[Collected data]
****
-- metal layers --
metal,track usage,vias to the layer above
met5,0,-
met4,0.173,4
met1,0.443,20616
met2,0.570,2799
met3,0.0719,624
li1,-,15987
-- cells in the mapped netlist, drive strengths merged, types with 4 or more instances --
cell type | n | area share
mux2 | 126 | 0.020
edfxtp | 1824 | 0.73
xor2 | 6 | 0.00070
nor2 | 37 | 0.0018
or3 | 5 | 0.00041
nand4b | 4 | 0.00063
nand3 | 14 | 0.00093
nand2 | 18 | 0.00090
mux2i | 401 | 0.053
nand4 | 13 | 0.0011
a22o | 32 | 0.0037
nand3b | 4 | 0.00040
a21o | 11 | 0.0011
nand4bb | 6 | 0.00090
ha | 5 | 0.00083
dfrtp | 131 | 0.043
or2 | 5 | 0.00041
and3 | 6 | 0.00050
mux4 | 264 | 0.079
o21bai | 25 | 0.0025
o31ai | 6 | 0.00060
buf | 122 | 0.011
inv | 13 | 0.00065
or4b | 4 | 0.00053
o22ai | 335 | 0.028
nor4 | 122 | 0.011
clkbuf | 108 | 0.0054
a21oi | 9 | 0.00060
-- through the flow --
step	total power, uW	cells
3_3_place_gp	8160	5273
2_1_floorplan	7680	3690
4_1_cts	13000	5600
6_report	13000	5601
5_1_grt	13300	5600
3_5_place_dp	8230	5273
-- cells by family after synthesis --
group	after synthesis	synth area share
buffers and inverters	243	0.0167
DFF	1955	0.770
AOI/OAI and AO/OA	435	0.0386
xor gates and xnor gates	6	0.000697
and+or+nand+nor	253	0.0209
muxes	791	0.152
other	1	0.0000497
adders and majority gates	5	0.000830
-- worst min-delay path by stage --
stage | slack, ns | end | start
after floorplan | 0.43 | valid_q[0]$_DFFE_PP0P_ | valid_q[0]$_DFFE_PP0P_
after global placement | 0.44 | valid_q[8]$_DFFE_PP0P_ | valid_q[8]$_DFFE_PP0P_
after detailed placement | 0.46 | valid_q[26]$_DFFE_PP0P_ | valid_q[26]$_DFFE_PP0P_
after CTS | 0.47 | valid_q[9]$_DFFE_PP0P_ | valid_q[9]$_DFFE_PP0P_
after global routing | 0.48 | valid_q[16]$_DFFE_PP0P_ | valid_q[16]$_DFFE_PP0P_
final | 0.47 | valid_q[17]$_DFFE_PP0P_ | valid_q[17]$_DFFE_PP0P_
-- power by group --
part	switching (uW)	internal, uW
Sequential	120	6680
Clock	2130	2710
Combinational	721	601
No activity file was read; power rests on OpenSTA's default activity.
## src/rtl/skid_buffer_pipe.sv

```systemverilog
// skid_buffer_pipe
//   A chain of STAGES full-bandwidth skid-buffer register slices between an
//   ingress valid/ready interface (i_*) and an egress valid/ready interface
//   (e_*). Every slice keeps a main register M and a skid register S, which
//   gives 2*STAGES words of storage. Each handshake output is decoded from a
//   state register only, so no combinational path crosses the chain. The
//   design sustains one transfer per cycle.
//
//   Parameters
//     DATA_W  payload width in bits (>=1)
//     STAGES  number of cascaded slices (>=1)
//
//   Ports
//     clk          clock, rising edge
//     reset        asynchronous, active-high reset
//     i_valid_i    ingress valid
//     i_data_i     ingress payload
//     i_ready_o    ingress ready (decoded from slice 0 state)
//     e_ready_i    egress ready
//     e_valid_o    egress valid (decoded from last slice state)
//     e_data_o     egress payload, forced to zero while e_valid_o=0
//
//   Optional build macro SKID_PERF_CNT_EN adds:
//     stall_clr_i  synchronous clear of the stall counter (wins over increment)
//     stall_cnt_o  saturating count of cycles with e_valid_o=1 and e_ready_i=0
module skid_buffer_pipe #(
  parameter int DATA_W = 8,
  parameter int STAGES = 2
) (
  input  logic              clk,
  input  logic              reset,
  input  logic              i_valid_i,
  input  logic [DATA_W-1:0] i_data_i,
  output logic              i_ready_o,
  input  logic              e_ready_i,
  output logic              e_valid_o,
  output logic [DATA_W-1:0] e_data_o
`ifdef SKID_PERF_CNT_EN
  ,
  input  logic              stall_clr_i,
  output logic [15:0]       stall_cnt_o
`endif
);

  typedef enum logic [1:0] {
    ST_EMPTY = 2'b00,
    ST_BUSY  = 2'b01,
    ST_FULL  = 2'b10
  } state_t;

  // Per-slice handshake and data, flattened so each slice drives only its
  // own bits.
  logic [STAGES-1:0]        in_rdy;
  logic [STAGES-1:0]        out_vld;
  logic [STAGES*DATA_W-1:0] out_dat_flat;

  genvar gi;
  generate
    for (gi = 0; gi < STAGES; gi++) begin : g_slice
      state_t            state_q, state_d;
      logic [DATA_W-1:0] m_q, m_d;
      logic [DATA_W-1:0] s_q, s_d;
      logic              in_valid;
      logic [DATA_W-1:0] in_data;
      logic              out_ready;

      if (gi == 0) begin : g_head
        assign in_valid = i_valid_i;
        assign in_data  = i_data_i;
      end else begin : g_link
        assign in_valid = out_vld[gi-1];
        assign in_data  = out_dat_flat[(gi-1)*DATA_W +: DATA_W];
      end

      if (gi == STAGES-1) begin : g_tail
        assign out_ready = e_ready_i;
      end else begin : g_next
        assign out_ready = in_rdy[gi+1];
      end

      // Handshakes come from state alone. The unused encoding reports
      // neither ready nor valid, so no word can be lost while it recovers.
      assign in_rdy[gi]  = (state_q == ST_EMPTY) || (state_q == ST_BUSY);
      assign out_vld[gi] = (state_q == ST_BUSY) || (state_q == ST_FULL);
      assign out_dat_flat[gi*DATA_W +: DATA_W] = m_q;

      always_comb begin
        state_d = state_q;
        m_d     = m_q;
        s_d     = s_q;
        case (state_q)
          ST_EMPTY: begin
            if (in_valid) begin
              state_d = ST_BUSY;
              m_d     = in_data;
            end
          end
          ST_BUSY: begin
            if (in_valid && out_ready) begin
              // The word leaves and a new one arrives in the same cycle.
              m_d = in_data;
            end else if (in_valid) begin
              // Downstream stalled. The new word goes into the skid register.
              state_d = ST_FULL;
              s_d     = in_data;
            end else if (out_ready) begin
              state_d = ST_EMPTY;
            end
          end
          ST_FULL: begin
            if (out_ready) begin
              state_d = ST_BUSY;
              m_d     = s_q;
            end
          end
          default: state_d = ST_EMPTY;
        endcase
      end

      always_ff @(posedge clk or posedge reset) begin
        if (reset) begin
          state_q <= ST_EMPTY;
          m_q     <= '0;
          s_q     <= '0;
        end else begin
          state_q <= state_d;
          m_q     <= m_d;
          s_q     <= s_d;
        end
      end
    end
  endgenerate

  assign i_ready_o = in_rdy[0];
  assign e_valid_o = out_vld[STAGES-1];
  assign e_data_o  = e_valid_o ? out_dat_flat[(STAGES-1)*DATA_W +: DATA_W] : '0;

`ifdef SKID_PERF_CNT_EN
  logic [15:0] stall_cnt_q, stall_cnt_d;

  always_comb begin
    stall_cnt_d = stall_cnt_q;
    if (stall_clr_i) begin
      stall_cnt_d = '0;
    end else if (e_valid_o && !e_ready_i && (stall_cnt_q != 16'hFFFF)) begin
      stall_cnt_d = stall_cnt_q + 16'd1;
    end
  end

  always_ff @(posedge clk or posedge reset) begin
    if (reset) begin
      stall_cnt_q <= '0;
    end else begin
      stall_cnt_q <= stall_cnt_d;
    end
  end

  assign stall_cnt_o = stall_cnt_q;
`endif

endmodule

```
****
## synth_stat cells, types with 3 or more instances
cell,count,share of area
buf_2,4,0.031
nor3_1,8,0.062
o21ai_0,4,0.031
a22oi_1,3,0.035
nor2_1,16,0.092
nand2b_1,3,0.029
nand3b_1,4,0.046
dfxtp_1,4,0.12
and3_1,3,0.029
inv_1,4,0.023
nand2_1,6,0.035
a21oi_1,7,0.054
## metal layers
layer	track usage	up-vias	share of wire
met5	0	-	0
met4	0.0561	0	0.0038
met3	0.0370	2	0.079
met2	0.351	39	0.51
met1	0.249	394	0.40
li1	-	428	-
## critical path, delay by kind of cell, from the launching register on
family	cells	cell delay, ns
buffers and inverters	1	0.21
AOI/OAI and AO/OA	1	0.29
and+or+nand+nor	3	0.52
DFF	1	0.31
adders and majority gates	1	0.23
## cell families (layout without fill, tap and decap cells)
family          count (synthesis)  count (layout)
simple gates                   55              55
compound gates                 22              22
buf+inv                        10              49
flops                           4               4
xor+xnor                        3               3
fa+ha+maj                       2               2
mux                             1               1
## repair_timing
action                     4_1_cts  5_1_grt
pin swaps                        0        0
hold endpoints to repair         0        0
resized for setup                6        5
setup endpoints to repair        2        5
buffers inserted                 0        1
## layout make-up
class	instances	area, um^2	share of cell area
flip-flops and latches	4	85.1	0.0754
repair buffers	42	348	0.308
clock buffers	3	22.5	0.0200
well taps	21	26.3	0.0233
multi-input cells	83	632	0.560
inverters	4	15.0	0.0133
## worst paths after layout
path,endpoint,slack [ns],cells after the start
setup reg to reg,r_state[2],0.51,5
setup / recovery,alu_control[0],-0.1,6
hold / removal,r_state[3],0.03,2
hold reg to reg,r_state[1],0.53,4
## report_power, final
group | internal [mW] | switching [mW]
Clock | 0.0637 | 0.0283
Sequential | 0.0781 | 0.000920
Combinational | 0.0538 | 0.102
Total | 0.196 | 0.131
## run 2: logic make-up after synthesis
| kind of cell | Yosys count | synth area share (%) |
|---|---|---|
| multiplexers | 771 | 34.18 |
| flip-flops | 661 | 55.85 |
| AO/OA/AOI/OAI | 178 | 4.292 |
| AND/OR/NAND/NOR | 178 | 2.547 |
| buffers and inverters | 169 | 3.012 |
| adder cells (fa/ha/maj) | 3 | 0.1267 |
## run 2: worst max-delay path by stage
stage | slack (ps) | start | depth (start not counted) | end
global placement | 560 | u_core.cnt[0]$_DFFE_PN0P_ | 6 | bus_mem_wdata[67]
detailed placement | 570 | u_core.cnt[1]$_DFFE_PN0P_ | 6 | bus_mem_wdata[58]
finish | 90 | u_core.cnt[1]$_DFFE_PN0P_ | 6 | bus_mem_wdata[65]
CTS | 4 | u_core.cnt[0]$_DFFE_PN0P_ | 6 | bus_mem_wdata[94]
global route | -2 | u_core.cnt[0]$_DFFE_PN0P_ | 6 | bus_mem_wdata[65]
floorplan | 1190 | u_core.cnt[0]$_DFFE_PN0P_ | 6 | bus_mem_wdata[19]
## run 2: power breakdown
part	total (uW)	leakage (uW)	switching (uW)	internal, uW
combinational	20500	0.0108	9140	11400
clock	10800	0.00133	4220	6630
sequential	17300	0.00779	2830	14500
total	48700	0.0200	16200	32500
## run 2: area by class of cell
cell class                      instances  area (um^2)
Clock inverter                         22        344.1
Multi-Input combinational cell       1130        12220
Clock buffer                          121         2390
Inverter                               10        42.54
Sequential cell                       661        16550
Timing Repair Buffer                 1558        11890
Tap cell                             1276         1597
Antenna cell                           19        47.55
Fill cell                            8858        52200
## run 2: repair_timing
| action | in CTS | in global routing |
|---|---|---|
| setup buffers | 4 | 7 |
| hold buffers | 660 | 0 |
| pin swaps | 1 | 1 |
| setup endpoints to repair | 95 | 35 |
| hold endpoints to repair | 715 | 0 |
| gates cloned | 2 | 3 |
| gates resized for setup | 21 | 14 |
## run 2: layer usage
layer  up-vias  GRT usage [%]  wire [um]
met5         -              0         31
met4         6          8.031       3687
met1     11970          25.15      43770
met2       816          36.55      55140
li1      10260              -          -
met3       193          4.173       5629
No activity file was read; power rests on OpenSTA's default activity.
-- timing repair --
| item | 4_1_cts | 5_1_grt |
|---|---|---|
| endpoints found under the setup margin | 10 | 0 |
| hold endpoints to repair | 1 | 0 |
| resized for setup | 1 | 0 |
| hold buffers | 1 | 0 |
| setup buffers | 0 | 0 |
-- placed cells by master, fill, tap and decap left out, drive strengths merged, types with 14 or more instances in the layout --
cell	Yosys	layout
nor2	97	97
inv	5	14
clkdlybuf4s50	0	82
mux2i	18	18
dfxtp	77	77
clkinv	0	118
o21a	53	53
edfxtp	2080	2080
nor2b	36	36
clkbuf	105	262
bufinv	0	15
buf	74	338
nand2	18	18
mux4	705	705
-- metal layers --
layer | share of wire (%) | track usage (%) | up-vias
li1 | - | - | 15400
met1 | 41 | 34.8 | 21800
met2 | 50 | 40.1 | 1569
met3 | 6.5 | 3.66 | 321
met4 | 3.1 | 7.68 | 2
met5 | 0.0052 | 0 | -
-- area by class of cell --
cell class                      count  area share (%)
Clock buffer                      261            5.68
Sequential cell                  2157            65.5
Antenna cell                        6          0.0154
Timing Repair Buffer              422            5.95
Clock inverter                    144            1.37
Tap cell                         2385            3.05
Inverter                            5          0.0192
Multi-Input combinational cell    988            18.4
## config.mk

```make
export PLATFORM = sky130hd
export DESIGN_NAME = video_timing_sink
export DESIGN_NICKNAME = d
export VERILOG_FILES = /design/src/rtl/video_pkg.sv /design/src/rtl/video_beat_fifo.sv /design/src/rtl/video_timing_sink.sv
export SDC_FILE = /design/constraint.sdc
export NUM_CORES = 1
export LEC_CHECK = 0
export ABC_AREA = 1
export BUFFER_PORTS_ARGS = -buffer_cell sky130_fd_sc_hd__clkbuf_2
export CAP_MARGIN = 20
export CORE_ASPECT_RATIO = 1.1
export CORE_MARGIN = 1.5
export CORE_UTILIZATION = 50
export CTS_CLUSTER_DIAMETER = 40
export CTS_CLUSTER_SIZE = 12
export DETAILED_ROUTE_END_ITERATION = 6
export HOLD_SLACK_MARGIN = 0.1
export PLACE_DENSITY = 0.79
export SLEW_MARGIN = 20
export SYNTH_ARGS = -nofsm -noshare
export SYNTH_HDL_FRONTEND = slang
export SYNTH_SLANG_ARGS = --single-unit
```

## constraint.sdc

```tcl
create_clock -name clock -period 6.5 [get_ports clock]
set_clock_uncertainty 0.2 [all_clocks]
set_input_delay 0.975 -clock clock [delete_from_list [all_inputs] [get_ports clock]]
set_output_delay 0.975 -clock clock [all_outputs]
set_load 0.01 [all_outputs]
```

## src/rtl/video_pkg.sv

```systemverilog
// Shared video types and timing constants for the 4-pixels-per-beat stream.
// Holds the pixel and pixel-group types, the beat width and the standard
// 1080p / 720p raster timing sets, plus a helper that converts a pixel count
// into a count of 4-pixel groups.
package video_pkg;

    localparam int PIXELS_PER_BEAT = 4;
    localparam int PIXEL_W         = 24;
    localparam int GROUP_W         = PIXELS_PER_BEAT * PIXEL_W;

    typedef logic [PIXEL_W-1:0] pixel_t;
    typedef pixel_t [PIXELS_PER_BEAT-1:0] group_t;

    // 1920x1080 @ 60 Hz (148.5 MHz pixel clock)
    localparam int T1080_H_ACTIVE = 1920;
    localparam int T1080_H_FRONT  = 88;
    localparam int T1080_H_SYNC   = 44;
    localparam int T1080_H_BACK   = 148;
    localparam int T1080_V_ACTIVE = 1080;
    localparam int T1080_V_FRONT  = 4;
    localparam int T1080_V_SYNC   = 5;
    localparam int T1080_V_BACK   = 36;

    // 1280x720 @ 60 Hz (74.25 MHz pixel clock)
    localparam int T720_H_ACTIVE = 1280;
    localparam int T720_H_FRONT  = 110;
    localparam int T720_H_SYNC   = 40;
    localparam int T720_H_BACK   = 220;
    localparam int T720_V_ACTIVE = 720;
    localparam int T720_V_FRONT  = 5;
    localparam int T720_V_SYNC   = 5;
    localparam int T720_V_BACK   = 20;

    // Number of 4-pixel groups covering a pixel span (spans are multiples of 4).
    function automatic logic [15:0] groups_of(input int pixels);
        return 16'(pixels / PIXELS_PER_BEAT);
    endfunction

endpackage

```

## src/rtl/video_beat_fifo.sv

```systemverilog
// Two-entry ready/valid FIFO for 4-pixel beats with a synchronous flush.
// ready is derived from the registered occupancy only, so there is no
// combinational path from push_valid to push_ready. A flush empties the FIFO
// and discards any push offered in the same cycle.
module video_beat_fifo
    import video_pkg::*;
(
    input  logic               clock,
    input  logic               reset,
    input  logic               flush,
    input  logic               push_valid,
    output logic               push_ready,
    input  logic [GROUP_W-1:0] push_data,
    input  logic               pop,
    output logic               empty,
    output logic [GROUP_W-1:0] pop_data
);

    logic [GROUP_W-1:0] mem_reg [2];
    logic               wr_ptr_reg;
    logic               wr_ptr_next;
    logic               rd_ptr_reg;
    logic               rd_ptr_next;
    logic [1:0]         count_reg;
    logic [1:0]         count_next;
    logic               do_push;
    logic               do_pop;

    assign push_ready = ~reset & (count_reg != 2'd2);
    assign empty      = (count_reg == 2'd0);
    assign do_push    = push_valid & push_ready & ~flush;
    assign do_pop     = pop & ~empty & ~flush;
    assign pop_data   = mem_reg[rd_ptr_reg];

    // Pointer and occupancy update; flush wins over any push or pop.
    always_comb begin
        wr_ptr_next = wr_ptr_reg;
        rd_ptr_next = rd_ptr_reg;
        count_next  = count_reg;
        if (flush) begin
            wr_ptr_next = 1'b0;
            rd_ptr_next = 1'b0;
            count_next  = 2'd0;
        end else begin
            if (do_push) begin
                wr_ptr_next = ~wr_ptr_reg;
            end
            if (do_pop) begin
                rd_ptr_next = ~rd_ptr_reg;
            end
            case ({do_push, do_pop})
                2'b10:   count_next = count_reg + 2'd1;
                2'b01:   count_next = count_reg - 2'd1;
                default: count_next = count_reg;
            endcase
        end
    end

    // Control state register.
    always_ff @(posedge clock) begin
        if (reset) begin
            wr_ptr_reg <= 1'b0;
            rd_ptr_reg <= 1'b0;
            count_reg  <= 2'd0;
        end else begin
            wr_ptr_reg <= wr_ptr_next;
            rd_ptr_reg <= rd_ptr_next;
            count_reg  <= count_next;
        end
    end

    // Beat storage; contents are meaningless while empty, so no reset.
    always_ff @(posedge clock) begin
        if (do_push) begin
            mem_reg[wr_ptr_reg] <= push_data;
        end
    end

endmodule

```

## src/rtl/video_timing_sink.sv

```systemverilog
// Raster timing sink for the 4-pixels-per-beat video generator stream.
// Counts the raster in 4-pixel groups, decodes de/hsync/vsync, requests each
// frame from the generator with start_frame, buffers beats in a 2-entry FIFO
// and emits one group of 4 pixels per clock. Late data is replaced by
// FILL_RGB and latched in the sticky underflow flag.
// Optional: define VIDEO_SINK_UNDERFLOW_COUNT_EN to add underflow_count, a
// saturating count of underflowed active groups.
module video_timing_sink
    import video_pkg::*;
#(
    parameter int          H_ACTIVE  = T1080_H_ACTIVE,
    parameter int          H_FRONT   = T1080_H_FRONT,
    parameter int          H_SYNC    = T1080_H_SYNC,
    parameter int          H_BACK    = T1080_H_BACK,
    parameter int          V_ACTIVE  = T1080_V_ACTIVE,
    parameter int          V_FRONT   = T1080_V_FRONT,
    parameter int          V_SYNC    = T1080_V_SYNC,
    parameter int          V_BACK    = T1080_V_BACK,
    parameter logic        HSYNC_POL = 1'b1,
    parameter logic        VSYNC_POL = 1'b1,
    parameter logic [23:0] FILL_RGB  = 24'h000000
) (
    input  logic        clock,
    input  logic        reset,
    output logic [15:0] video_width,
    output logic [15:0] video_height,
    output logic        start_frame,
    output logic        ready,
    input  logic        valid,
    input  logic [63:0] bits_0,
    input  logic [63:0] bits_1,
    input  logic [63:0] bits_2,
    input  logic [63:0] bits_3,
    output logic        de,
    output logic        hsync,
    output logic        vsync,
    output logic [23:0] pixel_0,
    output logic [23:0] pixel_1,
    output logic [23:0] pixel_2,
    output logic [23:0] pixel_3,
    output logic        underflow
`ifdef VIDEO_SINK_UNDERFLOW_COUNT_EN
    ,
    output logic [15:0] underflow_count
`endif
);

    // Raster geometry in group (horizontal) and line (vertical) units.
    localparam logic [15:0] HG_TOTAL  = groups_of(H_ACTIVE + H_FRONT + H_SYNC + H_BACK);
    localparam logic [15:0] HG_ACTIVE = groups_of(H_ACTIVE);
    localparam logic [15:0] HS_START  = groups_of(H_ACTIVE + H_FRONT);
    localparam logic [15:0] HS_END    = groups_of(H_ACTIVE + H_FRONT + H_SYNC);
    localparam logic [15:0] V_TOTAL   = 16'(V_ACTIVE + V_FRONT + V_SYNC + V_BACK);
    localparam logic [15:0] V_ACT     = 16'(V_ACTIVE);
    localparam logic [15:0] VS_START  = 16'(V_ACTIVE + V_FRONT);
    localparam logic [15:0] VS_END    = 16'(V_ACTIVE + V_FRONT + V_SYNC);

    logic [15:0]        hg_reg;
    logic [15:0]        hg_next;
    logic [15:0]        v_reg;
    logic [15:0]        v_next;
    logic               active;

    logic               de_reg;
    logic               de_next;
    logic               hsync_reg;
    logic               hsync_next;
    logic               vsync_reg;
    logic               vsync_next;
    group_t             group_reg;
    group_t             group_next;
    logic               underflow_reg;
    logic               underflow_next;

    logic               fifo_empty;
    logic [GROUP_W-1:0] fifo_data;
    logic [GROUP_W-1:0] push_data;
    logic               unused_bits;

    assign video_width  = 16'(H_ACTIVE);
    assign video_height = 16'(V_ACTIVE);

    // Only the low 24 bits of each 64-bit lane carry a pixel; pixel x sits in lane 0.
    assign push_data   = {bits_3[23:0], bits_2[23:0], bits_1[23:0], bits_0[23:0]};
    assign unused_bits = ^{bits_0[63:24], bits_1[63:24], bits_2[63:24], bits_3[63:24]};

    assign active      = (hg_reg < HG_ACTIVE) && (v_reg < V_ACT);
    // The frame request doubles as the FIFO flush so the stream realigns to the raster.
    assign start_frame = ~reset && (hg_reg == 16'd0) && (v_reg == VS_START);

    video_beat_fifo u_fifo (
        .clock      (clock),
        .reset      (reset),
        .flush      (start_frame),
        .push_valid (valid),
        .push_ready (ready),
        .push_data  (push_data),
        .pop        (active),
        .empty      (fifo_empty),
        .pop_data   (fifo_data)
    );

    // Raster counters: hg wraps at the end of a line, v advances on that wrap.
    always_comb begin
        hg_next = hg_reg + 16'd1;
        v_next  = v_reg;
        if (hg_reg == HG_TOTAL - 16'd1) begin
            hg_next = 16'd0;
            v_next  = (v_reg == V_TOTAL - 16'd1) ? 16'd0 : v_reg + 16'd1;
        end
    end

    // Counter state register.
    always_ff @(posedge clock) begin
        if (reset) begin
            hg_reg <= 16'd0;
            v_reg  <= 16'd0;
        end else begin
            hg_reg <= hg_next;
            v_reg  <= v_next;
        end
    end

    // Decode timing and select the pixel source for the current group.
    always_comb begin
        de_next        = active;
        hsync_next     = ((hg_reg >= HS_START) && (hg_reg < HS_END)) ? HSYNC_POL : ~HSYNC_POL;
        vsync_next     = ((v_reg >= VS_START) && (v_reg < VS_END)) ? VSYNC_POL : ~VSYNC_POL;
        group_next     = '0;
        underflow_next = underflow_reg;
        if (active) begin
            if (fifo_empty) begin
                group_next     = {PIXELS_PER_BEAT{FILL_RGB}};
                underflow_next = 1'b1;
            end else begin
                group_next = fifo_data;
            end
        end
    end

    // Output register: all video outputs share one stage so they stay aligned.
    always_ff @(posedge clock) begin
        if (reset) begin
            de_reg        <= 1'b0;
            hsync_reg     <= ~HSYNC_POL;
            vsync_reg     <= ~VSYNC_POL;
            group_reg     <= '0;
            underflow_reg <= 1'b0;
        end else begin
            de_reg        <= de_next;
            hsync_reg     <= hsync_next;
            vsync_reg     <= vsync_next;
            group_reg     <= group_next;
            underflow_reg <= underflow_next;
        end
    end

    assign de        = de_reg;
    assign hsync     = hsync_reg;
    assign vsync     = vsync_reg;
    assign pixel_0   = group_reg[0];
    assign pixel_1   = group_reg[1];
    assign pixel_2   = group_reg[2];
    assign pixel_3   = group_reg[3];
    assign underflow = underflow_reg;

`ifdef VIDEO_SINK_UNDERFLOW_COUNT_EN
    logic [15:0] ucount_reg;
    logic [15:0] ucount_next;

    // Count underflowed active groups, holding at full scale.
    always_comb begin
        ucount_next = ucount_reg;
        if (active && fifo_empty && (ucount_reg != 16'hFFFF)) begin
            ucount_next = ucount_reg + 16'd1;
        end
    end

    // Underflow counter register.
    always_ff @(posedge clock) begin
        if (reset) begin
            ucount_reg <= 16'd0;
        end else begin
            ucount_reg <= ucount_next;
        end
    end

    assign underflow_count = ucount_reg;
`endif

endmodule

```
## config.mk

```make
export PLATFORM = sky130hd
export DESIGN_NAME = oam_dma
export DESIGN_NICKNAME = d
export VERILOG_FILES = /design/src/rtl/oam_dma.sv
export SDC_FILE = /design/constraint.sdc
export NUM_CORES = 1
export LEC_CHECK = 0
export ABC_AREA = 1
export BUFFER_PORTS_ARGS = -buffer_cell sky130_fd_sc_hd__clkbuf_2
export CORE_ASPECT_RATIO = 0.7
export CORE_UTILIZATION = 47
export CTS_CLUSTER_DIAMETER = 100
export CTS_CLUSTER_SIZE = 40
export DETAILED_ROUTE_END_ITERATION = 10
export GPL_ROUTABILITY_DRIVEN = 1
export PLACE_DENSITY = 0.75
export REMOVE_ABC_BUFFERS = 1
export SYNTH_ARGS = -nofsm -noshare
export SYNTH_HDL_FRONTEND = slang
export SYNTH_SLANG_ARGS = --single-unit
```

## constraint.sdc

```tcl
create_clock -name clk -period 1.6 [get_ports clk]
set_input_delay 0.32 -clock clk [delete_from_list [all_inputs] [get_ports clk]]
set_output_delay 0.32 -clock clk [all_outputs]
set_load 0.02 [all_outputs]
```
****
→ **YOUR ASSIGNMENT**
Work through the records above. Copy every line with the string "track".

→ **WRITTEN ANSWER**
metal,track usage,vias to the layer above
layer	track usage	up-vias	share of wire
layer | share of wire (%) | track usage (%) | up-vias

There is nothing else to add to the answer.